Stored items
▬▬▬

`config.mk`:
```
export PLATFORM = sky130hd
export DESIGN_NAME = load_store_unit
export DESIGN_NICKNAME = d
export VERILOG_FILES = /design/src/rtl/load_store_unit.sv
export SDC_FILE = /design/constraint.sdc
export NUM_CORES = 1
export LEC_CHECK = 0
export ABC_AREA = 0
export CAP_MARGIN = 5
export CORE_UTILIZATION = 29
export DETAILED_ROUTE_END_ITERATION = 10
export PLACE_DENSITY = 0.65
export SLEW_MARGIN = 30
export SYNTH_ARGS = -nofsm -noshare
export SYNTH_HDL_FRONTEND = slang
export SYNTH_SLANG_ARGS = --single-unit
```
`constraint.sdc`:
```
create_clock -name clk -period 2.95 [get_ports clk]
set_input_delay 0.59 -clock clk [delete_from_list [all_inputs] [get_ports clk]]
set_output_delay 0.59 -clock clk [all_outputs]
set_load 0.005 [all_outputs]
```
`config.mk`:
```
export PLATFORM = sky130hd
export DESIGN_NAME = t04_mem_request_ctrl
export DESIGN_NICKNAME = d
export VERILOG_FILES = /design/src/rtl/t04_mem_request_ctrl.sv
export SDC_FILE = /design/constraint.sdc
export NUM_CORES = 1
export LEC_CHECK = 0
export CORE_MARGIN = 5
export CORE_UTILIZATION = 39
export DETAILED_ROUTE_END_ITERATION = 16
export GPL_TIMING_DRIVEN = 0
export PLACE_DENSITY = 0.89
export SLEW_MARGIN = 20
export SYNTH_ARGS = -nofsm -noshare
export SYNTH_HDL_FRONTEND = slang
export SYNTH_SLANG_ARGS = --single-unit
```
`constraint.sdc`:
```
create_clock -name clk -period 2.7 [get_ports clk]
set_clock_uncertainty 0.2 [all_clocks]
set_input_delay 0.54 -clock clk [delete_from_list [all_inputs] [get_ports clk]]
set_output_delay 0.54 -clock clk [all_outputs]
set_load 0.03 [all_outputs]
```
`src/rtl/t04_mem_request_ctrl.sv`:
```
// Shared-port fetch/load/store sequencer with core freeze; 2 cycles per ALU op, 4 per memory op at 0-wait.
// Memory stalls hold the FSM (and freeze) until ack; a missing ack past TIMEOUT or a misaligned access parks in ERR until reset.
module t04_mem_request_ctrl #(
  parameter int          ADDR_W      = 32,
  parameter int          TIMEOUT     = 255,
  parameter logic [31:0] RESET_INSTR = 32'h0000_0013
) (
  input  logic              clk,
  input  logic              rst,
  input  logic              i_ack,
  input  logic              d_ack,
  input  logic [31:0]       instruction,
  input  logic [31:0]       memload,
  input  logic [ADDR_W-1:0] PC,
  input  logic [ADDR_W-1:0] mem_address,
  input  logic [31:0]       stored_data,
  input  logic              MemRead,
  input  logic              MemWrite,
  input  logic [1:0]        mem_size,
  input  logic              mem_unsigned,
  output logic [ADDR_W-1:0] final_address,
  output logic [31:0]       mem_store,
  output logic [3:0]        byte_en,
  output logic              rd_req,
  output logic              wr_req,
  output logic [31:0]       instruction_out,
  output logic [31:0]       load_data,
  output logic              freeze,
  output logic              bus_err,
  output logic              misalign_err
);

  localparam int               CNT_W   = $clog2(TIMEOUT + 1);
  localparam logic [CNT_W-1:0] CNT_MAX = CNT_W'(TIMEOUT);

  typedef enum logic [2:0] {FETCH, EXEC, DATA, DONE, ERR} state_t;

  state_t            state, state_nxt;
  logic [CNT_W-1:0]  cnt;
  logic [1:0]        off;
  logic [4:0]        sh;
  logic              is_mem, is_store, is_half, is_word, misaligned, expired;
  logic [31:0]       shifted, ext;
  logic [ADDR_W-1:0] pc_word, data_word;
  logic              unused_bits;

  assign off         = mem_address[1:0];
  assign sh          = {off, 3'b000};
  assign is_mem      = MemRead | MemWrite;
  assign is_store    = MemWrite;
  assign is_half     = (mem_size == 2'b01);
  assign is_word     = mem_size[1];
  assign misaligned  = (is_half & off[0]) | (is_word & (off != 2'b00));
  assign expired     = (cnt == CNT_MAX);
  assign pc_word     = {PC[ADDR_W-1:2], 2'b00};
  assign data_word   = {mem_address[ADDR_W-1:2], 2'b00};
  assign unused_bits = ^PC[1:0];
  assign shifted     = memload >> sh;

  always_comb begin
    ext = shifted;
    case (mem_size)
      2'b00:   ext = {{24{shifted[7] & ~mem_unsigned}}, shifted[7:0]};
      2'b01:   ext = {{16{shifted[15] & ~mem_unsigned}}, shifted[15:0]};
      default: ext = shifted;
    endcase
  end

  always_comb begin
    state_nxt     = state;
    rd_req        = 1'b0;
    wr_req        = 1'b0;
    byte_en       = 4'b0000;
    mem_store     = 32'h0;
    final_address = pc_word;
    freeze        = 1'b1;
    case (state)
      FETCH: begin
        rd_req = 1'b1;
        if (i_ack)        state_nxt = EXEC;
        else if (expired) state_nxt = ERR;
      end
      EXEC: begin
        if (!is_mem) begin
          freeze    = 1'b0;
          state_nxt = FETCH;
        end else if (misaligned) begin
          state_nxt = ERR;
        end else begin
          state_nxt = DATA;
        end
      end
      DATA: begin
        final_address = data_word;
        if (is_store) begin
          wr_req    = 1'b1;
          mem_store = stored_data << sh;
          case (mem_size)
            2'b00:   byte_en = 4'b0001 << off;
            2'b01:   byte_en = 4'b0011 << off;
            default: byte_en = 4'b1111;
          endcase
        end else begin
          rd_req = 1'b1;
        end
        if (d_ack)        state_nxt = DONE;
        else if (expired) state_nxt = ERR;
      end
      DONE: begin
        freeze    = 1'b0;
        state_nxt = FETCH;
      end
      ERR:     state_nxt = ERR;
      default: state_nxt = FETCH;
    endcase
  end

  always_ff @(posedge clk) begin
    if (rst) state <= FETCH;
    else     state <= state_nxt;
  end

  always_ff @(posedge clk) begin
    if (rst) begin
      cnt             <= '0;
      instruction_out <= RESET_INSTR;
      load_data       <= 32'h0;
      bus_err         <= 1'b0;
      misalign_err    <= 1'b0;
    end else begin
      // Any state change restarts the wait count; it only matters in FETCH and DATA.
      if (state != state_nxt)
        cnt <= '0;
      else if ((state == FETCH || state == DATA) && !expired)
        cnt <= cnt + 1'b1;
      if (state == FETCH && i_ack)
        instruction_out <= instruction;
      if (state == DATA && d_ack && !is_store)
        load_data <= ext;
      if (expired && ((state == FETCH && !i_ack) || (state == DATA && !d_ack)))
        bus_err <= 1'b1;
      if (state == EXEC && is_mem && misaligned)
        misalign_err <= 1'b1;
    end
  end

endmodule

```
==> results of run 1 <==
[metrics by stage]
stage	hold slack (ns)	worst slack, ns	util, %	area [um2]
after detailed placement	0.245	-1.03	68.1	7740
after global placement	0.236	-1.05	68.1	7740
final	0.251	-0.0199	70.9	8060
after CTS	0.254	-0.0195	70.8	8060
after global routing	0.269	-0.0796	70.9	8060
after floorplan	0.249	0.173	-	4570
[power by group through the flow]
stage / combinational (mW) / clock (mW) / sequential (mW)
finish: 1.02 / 1.17 / 1.21
global placement: 0.994 / 0 / 1.23
floorplan: 0.411 / 0 / 1.32
CTS: 1.01 / 1.19 / 1.21
global route: 1.08 / 1.23 / 1.22
detailed placement: 1.01 / 0 / 1.24
[final cells by class]
type	count	share of cell area, %
buffer	44	3.79
clock buffer	9	2.79
clock inverter	5	0.667
inverter	5	0.264
multi-input combinational	432	35.3
sequential	77	19.1
tap	143	2.22
timing repair buffer	306	35.8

▬▬▬

## Work to complete
Which lines above contain the word "after"? Copy each of them.

## Written solution
after detailed placement	0.245	-1.03	68.1	7740
after global placement	0.236	-1.05	68.1	7740
after CTS	0.254	-0.0195	70.8	8060
after global routing	0.269	-0.0796	70.9	8060
after floorplan	0.249	0.173	-	4570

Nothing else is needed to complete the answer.